• [TASK INSTRUCTIONS] Among the lines below, a stretch begins at the one with "run | t, ns" and ends at the one with "05-05 | 0.853". Repeat that stretch exactly, ends included.

• [PROVIDED INFORMATION]
::::

Source: an optimization exercise on an open RTL-to-GDS flow (aim: small area). Production flows keep margins and buffers that such runs may drop.
Function was checked by simulation only, so behaviour that the tests miss may differ from the original.
Power is estimated from default activity; no workload was simulated.

File: design/flow/run.sh
#!/bin/bash
# synth_recipe.tcl (not shown) runs the flow's synth.tcl, then flattens the netlist and writes it again
# the make line also repeats each setting of config.mk as NAME=value (left out here)
make -C /OpenROAD-flow-scripts/flow DESIGN_CONFIG=/design/flow/config.mk WORK_HOME=/design/flow/orfs CLKGATE_MAP_FILE= SYNTH_SCRIPT=/design/flow/synth_recipe.tcl finish
File: design/flow/config.mk
export PLATFORM = sky130hd
export DESIGN_NAME = dma_write_top
export DESIGN_NICKNAME = dma_write_top
export VERILOG_FILES = /design/flow/design.v
export SDC_FILE = /design/flow/constraint.sdc
export NUM_CORES = 4
export LEC_CHECK = 0
export CAP_MARGIN = 20
export CORE_MARGIN = 2
export CORE_UTILIZATION = 40
export SLEW_MARGIN = 20
File: design/flow/constraint.sdc
create_clock -name core_clock -period 5.0 [get_ports {clk}]
set_input_delay 1.0000 -clock core_clock [delete_from_list [all_inputs] [get_ports {clk}]]
set_output_delay 1.0000 -clock core_clock [all_outputs]
set_load 0.01 [all_outputs]
File: design/flow/design.v
package avalon_pkg;
    typedef logic [32-1:0] bus_word_t;
    typedef logic [31:0] bus_addr_t;           
    typedef logic [16-1:0] burst_cnt_t;  
    localparam int BYTES_PER_WORD = 32 / 8;
endpackage
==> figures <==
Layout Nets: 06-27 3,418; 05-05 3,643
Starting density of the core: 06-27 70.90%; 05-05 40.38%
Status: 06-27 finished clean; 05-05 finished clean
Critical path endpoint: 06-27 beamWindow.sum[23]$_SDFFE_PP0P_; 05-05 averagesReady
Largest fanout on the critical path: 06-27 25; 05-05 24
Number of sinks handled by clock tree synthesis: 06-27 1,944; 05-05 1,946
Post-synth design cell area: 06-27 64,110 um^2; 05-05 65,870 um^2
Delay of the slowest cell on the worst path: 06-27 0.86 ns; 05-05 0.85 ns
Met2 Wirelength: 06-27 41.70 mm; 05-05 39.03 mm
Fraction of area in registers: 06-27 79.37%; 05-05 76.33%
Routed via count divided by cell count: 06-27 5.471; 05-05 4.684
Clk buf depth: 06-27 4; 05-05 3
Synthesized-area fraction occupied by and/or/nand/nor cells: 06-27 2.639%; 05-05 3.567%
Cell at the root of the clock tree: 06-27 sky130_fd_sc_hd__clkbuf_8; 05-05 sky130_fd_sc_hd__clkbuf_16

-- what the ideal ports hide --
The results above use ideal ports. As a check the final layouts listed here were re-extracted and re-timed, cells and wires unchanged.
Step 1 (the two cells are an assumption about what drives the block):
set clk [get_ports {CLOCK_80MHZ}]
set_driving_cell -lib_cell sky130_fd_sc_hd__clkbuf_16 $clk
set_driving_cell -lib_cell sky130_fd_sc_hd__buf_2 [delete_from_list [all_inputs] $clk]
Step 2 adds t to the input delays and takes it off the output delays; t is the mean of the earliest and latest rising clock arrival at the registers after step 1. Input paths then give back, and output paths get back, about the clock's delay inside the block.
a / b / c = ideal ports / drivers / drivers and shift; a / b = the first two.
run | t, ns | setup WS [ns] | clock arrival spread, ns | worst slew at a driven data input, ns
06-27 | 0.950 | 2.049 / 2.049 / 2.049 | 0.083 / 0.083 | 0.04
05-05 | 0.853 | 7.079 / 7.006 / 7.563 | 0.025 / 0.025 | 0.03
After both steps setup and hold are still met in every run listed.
From an optimization exercise on the open Yosys and OpenROAD flow, aimed at small area, a short achievable clock period and few clock cycles per item; shortcuts taken in it are not production practice. RTL that was checked went through simulation tests only; none was proved equivalent to the original. Only the layout flow was run in runs 5 and 6; the RTL was not checked for function there. Power figures rest on the tool's default switching activity, not on a simulated workload.

==> flow/run.sh <==
#!/bin/bash
# synth_recipe.tcl (not shown) runs the flow's synth.tcl, then flattens the netlist and writes it again
# the make line also repeats each setting of config.mk as NAME=value (left out here)
make -C /OpenROAD-flow-scripts/flow DESIGN_CONFIG=/design/flow/config.mk WORK_HOME=/design/flow/orfs CLKGATE_MAP_FILE= SYNTH_SCRIPT=/design/flow/synth_recipe.tcl finish
==> flow/config.mk <==
export PLATFORM = sky130hd
export DESIGN_NAME = lru_recency_list
export DESIGN_NICKNAME = lru_recency_list
export VERILOG_FILES = /design/flow/design.v
export SDC_FILE = /design/flow/constraint.sdc
export NUM_CORES = 4
export LEC_CHECK = 0
export ABC_AREA = 1
export CAP_MARGIN = 5
export CORE_MARGIN = 2
export CORE_UTILIZATION = 60
export CTS_CLUSTER_DIAMETER = 100
export CTS_CLUSTER_SIZE = 24
export PLACE_DENSITY = 0.75
export SETUP_SLACK_MARGIN = 3.55
export SLEW_MARGIN = 5
export TNS_END_PERCENT = 5
==> flow/constraint.sdc <==
create_clock -name core_clock -period 6.0 [get_ports {clk}]
set_input_delay 1.2000 -clock core_clock [delete_from_list [all_inputs] [get_ports {clk}]]
set_output_delay 1.2000 -clock core_clock [all_outputs]
set_load 0.01 [all_outputs]
Source: an optimization exercise on an open RTL-to-GDS flow (aim: small area, a short achievable clock period and few clock cycles per item). Production flows keep margins and buffers that such runs may drop. Only simulation tests tie the RTL to the original design; equivalence was not proved. Power is estimated from default activity; no workload was simulated.

Setup of epsilon:
// ram_sp_rsp
module ram_sp_rsp #(
  parameter int AW    = 9,
  parameter int DW    = 8,
  parameter int DEPTH = 384,
  parameter int CW    = 16,
  parameter int RQ    = 5,     
  parameter int K     = 4,     
  parameter int NP    = 8      
) (
  input  logic          clk,
  input  logic          reset,
  input  logic          req_valid,
  output logic          req_ready,
  input  logic          req_we,
  input  logic          req_oe,
  input  logic [AW-1:0] req_addr,
  input  logic [DW-1:0] req_wdata,
  output logic          rsp_valid,
  input  logic          rsp_ready,
  output logic [DW-1:0] rsp_rdata,
  output logic          rsp_err,
  output logic [CW-1:0] wr_cnt,
  output logic [CW-1:0] rd_cnt
);
  localparam int KW  = 2;                     
  localparam int NR  = DEPTH / K;             
  localparam int RG  = (NR + 7) / 8;          
  localparam int CAP = RQ + 1;                
  localparam int OW  = $clog2(CAP + 1);
  localparam int PW  = $clog2(RQ);
  localparam int NW  = $clog2(NP + 1);
  logic          r_v;
  logic          r_we;
  logic          r_oe;
  logic          r_inr;
  logic [AW-1:0] r_addr;
  logic [DW-1:0] r_wdata;
  logic [NR-1:0] r_rs;          
  logic          r_s_el;        
  logic          r_h_v;
  logic [DW-1:0] r_h_d;
  logic          r_h_e;
  logic [DW-1:0] r_q_d [RQ];
  logic          r_q_e [RQ];
  logic [PW-1:0] r_q_wp;
  logic [PW-1:0] r_q_rp;
  logic [OW-1:0] r_q_n;
  logic          w_q_wr;
  logic          r_rdy;
  logic [OW-1:0] r_out;         
  logic [CW-1:0] r_wr_cnt;
  logic [CW-1:0] r_rd_cnt;
  logic          w_acc;
  logic          w_inr;
  logic          w_acc_wr;
  logic          w_acc_rd;
  logic          w_pop;
  logic          w_s_wr;
  logic          w_s_rd;
  logic [KW-1:0] r_ph;
  logic [KW-1:0] w_el_nx;       
  logic [KW-1:0] w_el_nx2;      
  logic [DW-1:0] r_ring [NR][K];
  logic          r_c_v;
  logic [DW-1:0] r_c_d;
  logic [RG-1:0] r_c_rh;        
  logic [7:0]    r_c_rl;
  logic          r_c_from_s;    
  logic [NP-1:0] r_c_sel;       
  ...
Size: about 7900 cells after synthesis, ~3600 flip-flops, ~66 I/O pins, about 110000 sq um of cells after synthesis.
==> flow/config.mk <==
export PLATFORM = sky130hd
export DESIGN_NAME = ram_sp_rsp
export DESIGN_NICKNAME = ram_sp_rsp
export VERILOG_FILES = /design/flow/design.v
export SDC_FILE = /design/flow/constraint.sdc
export NUM_CORES = 4
export LEC_CHECK = 0
export ABC_CLOCK_PERIOD_IN_PS = 2500
export CAP_MARGIN = 20
export CORE_MARGIN = 2
export CORE_UTILIZATION = 35
export CTS_BUF_LIST = sky130_fd_sc_hd__clkbuf_16
export CTS_CLUSTER_DIAMETER = 60
export CTS_CLUSTER_SIZE = 20
export SETUP_SLACK_MARGIN = 2.5
export SLEW_MARGIN = 20
==> flow/constraint.sdc <==
create_clock -name core_clock -period 5.0 [get_ports {clk}]
set_input_delay 1.0000 -clock core_clock [delete_from_list [all_inputs] [get_ports {clk}]]
set_output_delay 1.0000 -clock core_clock [all_outputs]
set_load 0.01 [all_outputs]
run.sh (not shown) runs the stock make flow with config.mk's settings and CLKGATE_MAP_FILE= SYNTH_SCRIPT=/design/flow/synth_recipe.tcl, a recipe that flattens the netlist after the stock synthesis.
Looking at the reports, epsilon completed the entire flow and the layout it produced met the timing, DRC and antenna checks.
Testbench counts of epsilon, summed over its fixed seeds: cycles 240,086, items 240,000.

::::

• [SOLUTION TO THIS TASK]
run | t, ns | setup WS [ns] | clock arrival spread, ns | worst slew at a driven data input, ns
06-27 | 0.950 | 2.049 / 2.049 / 2.049 | 0.083 / 0.083 | 0.04
05-05 | 0.853 | 7.079 / 7.006 / 7.563 | 0.025 / 0.025 | 0.03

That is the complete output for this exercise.